A notificação acende na tela do celular às 22h37 de uma terça-feira.

Aquele tipo de mensagem que você sente a energia antes mesmo de abrir, que faz o estômago apertar um pouco, que você já sabe que vem coisa pesada.
O texto aparece em caixa alta, cheio de pontos de exclamação como se os caracteres pudessem transmitir o desespero melhor do que as palavras.

"Silvia, preciso MUITO da sua ajuda URGENTE! Estou passando por uma situação DELICADÍSSIMA!"

Eu olho pro celular e respondo: "Pode falar, estou aqui."

Os três pontinhos começam a aparecer e desaparecer na tela do WhatsApp.
Ela está digitando, apagando, digitando de novo.
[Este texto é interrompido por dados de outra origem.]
## src/rtl/load_store_unit.sv

```systemverilog
// Load/store unit between MEM-stage control and a word-addressed data memory.
// Sub-word stores are done as a read-modify-write; loads extract and extend a lane.
module load_store_unit #(
  parameter int ADDR_WIDTH = 32,
  parameter int MEM_WORDS  = 256
) (
  input  logic                  clk,
  input  logic                  rst_n,
  input  logic                  req_valid,
  output logic                  req_ready,
  input  logic                  req_write,
  input  logic [1:0]            req_size,
  input  logic                  req_unsigned,
  input  logic [ADDR_WIDTH-1:0] req_addr,
  input  logic [31:0]           req_wdata,
  output logic                  resp_valid,
  output logic [31:0]           resp_rdata,
  output logic [1:0]            resp_err,
  output logic                  mem_read,
  output logic                  mem_write,
  output logic [ADDR_WIDTH-1:0] mem_addr,
  output logic [31:0]           mem_wdata,
  input  logic [31:0]           mem_rdata
);

  localparam logic [ADDR_WIDTH-1:0] LP_MEM_WORDS = ADDR_WIDTH'(MEM_WORDS);

  typedef enum logic [2:0] {
    S_IDLE, S_ERR, S_LOAD, S_WRITE, S_RMW_RD, S_RMW_WR
  } state_t;

  state_t                r_state;
  logic                  r_write;
  logic [1:0]            r_size;
  logic                  r_unsigned;
  logic [ADDR_WIDTH-1:0] r_addr;
  logic [31:0]           r_wdata;
  logic [1:0]            r_err;
  logic [31:0]           r_merge;
  logic                  r_resp_valid;
  logic [31:0]           r_resp_rdata;
  logic [1:0]            r_resp_err;

  logic                  w_misalign;
  logic                  w_oor;
  logic                  w_accept;
  logic                  w_active;

  function automatic logic [31:0] f_extract(input logic [31:0] word, input logic [1:0] lane,
                                            input logic [1:0] size, input logic uns);
    logic [31:0]        shifted;
    logic signed [7:0]  b;
    logic signed [15:0] h;
    logic [31:0]        res;
    shifted = word >> {lane, 3'b000};
    b       = shifted[7:0];
    h       = shifted[15:0];
    case (size)
      2'b00:   res = uns ? {24'd0, b} : {{24{b[7]}}, b};
      2'b01:   res = uns ? {16'd0, h} : {{16{h[15]}}, h};
      default: res = word;
    endcase
    return res;
  endfunction

  function automatic logic [31:0] f_merge(input logic [31:0] word, input logic [1:0] lane,
                                          input logic [1:0] size, input logic [31:0] wdata);
    logic [4:0]  sh;
    logic [31:0] mask;
    logic [31:0] res;
    sh = {lane, 3'b000};
    case (size)
      2'b00: begin
        mask = 32'h0000_00FF << sh;
        res  = (word & ~mask) | ((wdata & 32'h0000_00FF) << sh);
      end
      2'b01: begin
        mask = 32'h0000_FFFF << sh;
        res  = (word & ~mask) | ((wdata & 32'h0000_FFFF) << sh);
      end
      default: res = wdata;
    endcase
    return res;
  endfunction

  // Misalignment outranks the range check when both apply.
  assign w_misalign = (req_size == 2'b11) ||
                      ((req_size == 2'b01) && req_addr[0]) ||
                      ((req_size == 2'b10) && (req_addr[1:0] != 2'b00));
  assign w_oor      = {2'b00, req_addr[ADDR_WIDTH-1:2]} >= LP_MEM_WORDS;

  assign req_ready  = rst_n && (r_state == S_IDLE);
  assign w_accept   = req_valid && req_ready;
  assign w_active   = (r_state == S_LOAD) || (r_state == S_WRITE) ||
                      (r_state == S_RMW_RD) || (r_state == S_RMW_WR);

  // Memory strobes are gated by rst_n so a reset edge can never commit a write.
  assign mem_read   = rst_n && ((r_state == S_LOAD) || (r_state == S_RMW_RD));
  assign mem_write  = rst_n && ((r_state == S_WRITE) || (r_state == S_RMW_WR));
  assign mem_addr   = (rst_n && w_active) ? {r_addr[ADDR_WIDTH-1:2], 2'b00} : '0;
  assign mem_wdata  = !rst_n                ? 32'd0 :
                      (r_state == S_WRITE)  ? r_wdata :
                      (r_state == S_RMW_WR) ? f_merge(r_merge, r_addr[1:0], r_size, r_wdata) :
                      32'd0;

  assign resp_valid = r_resp_valid;
  assign resp_rdata = r_resp_rdata;
  assign resp_err   = r_resp_err;

  always_ff @(posedge clk) begin
    if (!rst_n) begin
      r_state      <= S_IDLE;
      r_resp_valid <= 1'b0;
      r_resp_rdata <= 32'd0;
      r_resp_err   <= 2'b00;
    end else begin
      r_resp_valid <= 1'b0;
      case (r_state)
        S_IDLE: begin
          if (w_accept) begin
            r_write    <= req_write;
            r_size     <= req_size;
            r_unsigned <= req_unsigned;
            r_addr     <= req_addr;
            r_wdata    <= req_wdata;
            r_err      <= w_misalign ? 2'b01 : 2'b10;
            if (w_misalign || w_oor)   r_state <= S_ERR;
            else if (!req_write)       r_state <= S_LOAD;
            else if (req_size == 2'b10) r_state <= S_WRITE;
            else                       r_state <= S_RMW_RD;
          end
        end
        S_ERR: begin
          r_resp_valid <= 1'b1;
          r_resp_rdata <= 32'd0;
          r_resp_err   <= r_err;
          r_state      <= S_IDLE;
        end
        S_LOAD: begin
          r_resp_valid <= 1'b1;
          r_resp_rdata <= f_extract(mem_rdata, r_addr[1:0], r_size, r_unsigned);
          r_resp_err   <= 2'b00;
          r_state      <= S_IDLE;
        end
        S_RMW_RD: begin
          r_merge <= mem_rdata;
          r_state <= S_RMW_WR;
        end
        S_WRITE, S_RMW_WR: begin
          r_resp_valid <= 1'b1;
          r_resp_rdata <= 32'd0;
          r_resp_err   <= {1'b0, 1'b0 & r_write};
          r_state      <= S_IDLE;
        end
        default: r_state <= S_IDLE;
      endcase
    end
  end

endmodule

```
A mensagem demora a sair, o que geralmente significa que a coisa é séria mesmo ou que ela está tentando encontrar as palavras certas pra descrever o caos que está vivendo.

Quando a mensagem finalmente aparece, vem em blocos: "É uma situação muito complicada mesmo, não sei mais o que fazer, tá me consumindo, eu não consigo nem dormir de noite pensando nisso, acordo no meio da madrugada com o coração disparado..."
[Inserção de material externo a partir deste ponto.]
File: config.mk
export PLATFORM = sky130hd
export DESIGN_NAME = register_file_param_flat
export DESIGN_NICKNAME = d
export VERILOG_FILES = /design/src/rtl/register_file_param_pkg.sv /design/src/rtl/register_file_param_if.sv /design/src/rtl/register_file_param_rf_clear_seq.sv /design/src/rtl/register_file_param.sv /design/src/flat_wrapper.sv
export SDC_FILE = /design/constraint.sdc
export NUM_CORES = 1
export LEC_CHECK = 0
export BUFFER_PORTS_ARGS = -buffer_cell sky130_fd_sc_hd__buf_2
export CAP_MARGIN = 20
export CORE_MARGIN = 4
export CORE_UTILIZATION = 52
export CTS_BUF_LIST = sky130_fd_sc_hd__clkbuf_4 sky130_fd_sc_hd__clkbuf_8
export CTS_CLUSTER_SIZE = 28
export DETAILED_ROUTE_END_ITERATION = 6
export HOLD_SLACK_MARGIN = 0.06
export PLACE_DENSITY = 0.81
export SYNTH_ARGS = -nofsm -noshare
export SYNTH_HDL_FRONTEND = slang
export SYNTH_HIERARCHICAL = 1
export SYNTH_SLANG_ARGS = --single-unit
File: constraint.sdc
create_clock -name clk -period 2.9 [get_ports clk]
set_clock_uncertainty 0.1 [all_clocks]
set_input_delay 0.58 -clock clk [delete_from_list [all_inputs] [get_ports clk]]
set_output_delay 0.58 -clock clk [all_outputs]
set_load 0.01 [all_outputs]
File: src/rtl/register_file_param_pkg.sv
// Shared definitions for the register file: clear-sequencer state encoding and default sizes.
// Latency: n/a (types and constants only).
// Backpressure: n/a.
package register_file_param_pkg;

    typedef enum logic {
        RF_IDLE  = 1'b0,
        RF_CLEAR = 1'b1
    } rf_state_t;

    localparam int RF_DATA_W_DEF = 8;
    localparam int RF_ADDR_W_DEF = 2;

endpackage

File: src/rtl/register_file_param_if.sv
// Register file access bundle: write port, two read ports and clear control/status.
// Latency: reads combinational, writes land at the next clk edge.
// Backpressure: clr_busy high means writes are dropped; no other stall.
//   master: drives reg_write/write_reg/write_data/read_reg1/read_reg2/clr_req
//   slave : drives read_data1/read_data2/clr_busy/clr_done
interface register_file_param_if
    import register_file_param_pkg::*;
#(
    parameter int DATA_W = RF_DATA_W_DEF,
    parameter int ADDR_W = RF_ADDR_W_DEF
);
    logic              reg_write;
    logic [ADDR_W-1:0] write_reg;
    logic [DATA_W-1:0] write_data;
    logic [ADDR_W-1:0] read_reg1;
    logic [ADDR_W-1:0] read_reg2;
    logic [DATA_W-1:0] read_data1;
    logic [DATA_W-1:0] read_data2;
    logic              clr_req;
    logic              clr_busy;
    logic              clr_done;

    modport master (
        output reg_write, write_reg, write_data, read_reg1, read_reg2, clr_req,
        input  read_data1, read_data2, clr_busy, clr_done
    );

    modport slave (
        input  reg_write, write_reg, write_data, read_reg1, read_reg2, clr_req,
        output read_data1, read_data2, clr_busy, clr_done
    );
endinterface

File: src/rtl/register_file_param_rf_clear_seq.sv
// Clear sequencer: walks an index over every register, zeroing one per cycle.
// Latency: busy for exactly 2**ADDR_W cycles after clr_req is seen in IDLE; done on the last.
// Backpressure: clr_req is ignored while a clear runs; no restart or extension.
//   clk, reset     : clock and synchronous active-high reset
//   clr_req        : start request, level-sampled in IDLE
//   clr_busy/done  : in-progress flag and final-cycle pulse
//   clr_idx/clr_we : register to zero this cycle and its enable
module rf_clear_seq
    import register_file_param_pkg::*;
#(
    parameter int ADDR_W = RF_ADDR_W_DEF
) (
    input  logic              clk,
    input  logic              reset,
    input  logic              clr_req,
    output logic              clr_busy,
    output logic              clr_done,
    output logic [ADDR_W-1:0] clr_idx,
    output logic              clr_we
);
    localparam logic [ADDR_W-1:0] IDX_LAST = {ADDR_W{1'b1}};

    rf_state_t         state, state_nxt;
    logic [ADDR_W-1:0] idx, idx_nxt;

    always_ff @(posedge clk) begin
        if (reset) begin
            state <= RF_IDLE;
            idx   <= '0;
        end else begin
            state <= state_nxt;
            idx   <= idx_nxt;
        end
    end

    always_comb begin
        state_nxt = state;
        idx_nxt   = idx;
        clr_busy  = 1'b0;
        clr_done  = 1'b0;
        clr_we    = 1'b0;
        unique case (state)
            RF_IDLE: begin
                if (clr_req) begin
                    state_nxt = RF_CLEAR;
                    idx_nxt   = '0;
                end
            end
            RF_CLEAR: begin
                clr_busy = 1'b1;
                clr_we   = 1'b1;
                // The natural wrap of idx back to 0 coincides with the exit.
                idx_nxt  = idx + 1'b1;
                if (idx == IDX_LAST) begin
                    clr_done  = 1'b1;
                    state_nxt = RF_IDLE;
                end
            end
            default: state_nxt = RF_IDLE;
        endcase
    end

    assign clr_idx = idx;
endmodule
Eu já estou me preparando mentalmente pra ouvir algo denso.
Crise existencial profunda, daquelas que fazem você questionar tudo na vida.
Trauma antigo voltando com força depois de anos enterrado.
Relacionamento em colapso total, daqueles que você olha e pensa "como chegou nesse ponto?".

Algo dela, entende? Algo que estivesse acontecendo na vida dela, com ela, dentro dela.

Então ela manda: "É o MEU IRMÃO."

Eu olho pra tela. Leio de novo. Espero o resto da mensagem chegar.

"Ele começou a namorar uma mulher que tá fazendo MUITO mal pra ele, eu vejo de longe, ela manipula ele, controla tudo que ele faz, e isso tá me afetando DEMAIS! Eu não durmo pensando no meu irmão nessa situação!"

Eu fico uns bons quinze segundos olhando pro celular sem saber exatamente o que responder.

O silêncio da noite amplifica o barulho dos grilos cantantes da noite.

Eu respiro fundo, porque sei que a próxima pergunta vai ser daquelas que ninguém quer ouvir, mas que precisa ser feita.

Digito devagar: "Mas você quer ajuda pra você... ou pro seu irmão?"

Os três pontinhos aparecem. Somem. Aparecem de novo. Somem.

Isso se repete umas quatro, cinco vezes. O silêncio digital grita mais alto do que qualquer resposta poderia gritar.

Finalmente: "Como assim?"

Eu reformulo pra ficar ainda mais claro: "Você está com algum problema na SUA vida que você precisa trabalhar, ou você quer que eu resolva o namoro do seu irmão adulto e vacinado?"

Mais silêncio. Mais três pontinhos aparecendo e sumindo.

A ficha está caindo devagar, dá pra sentir pela demora na resposta.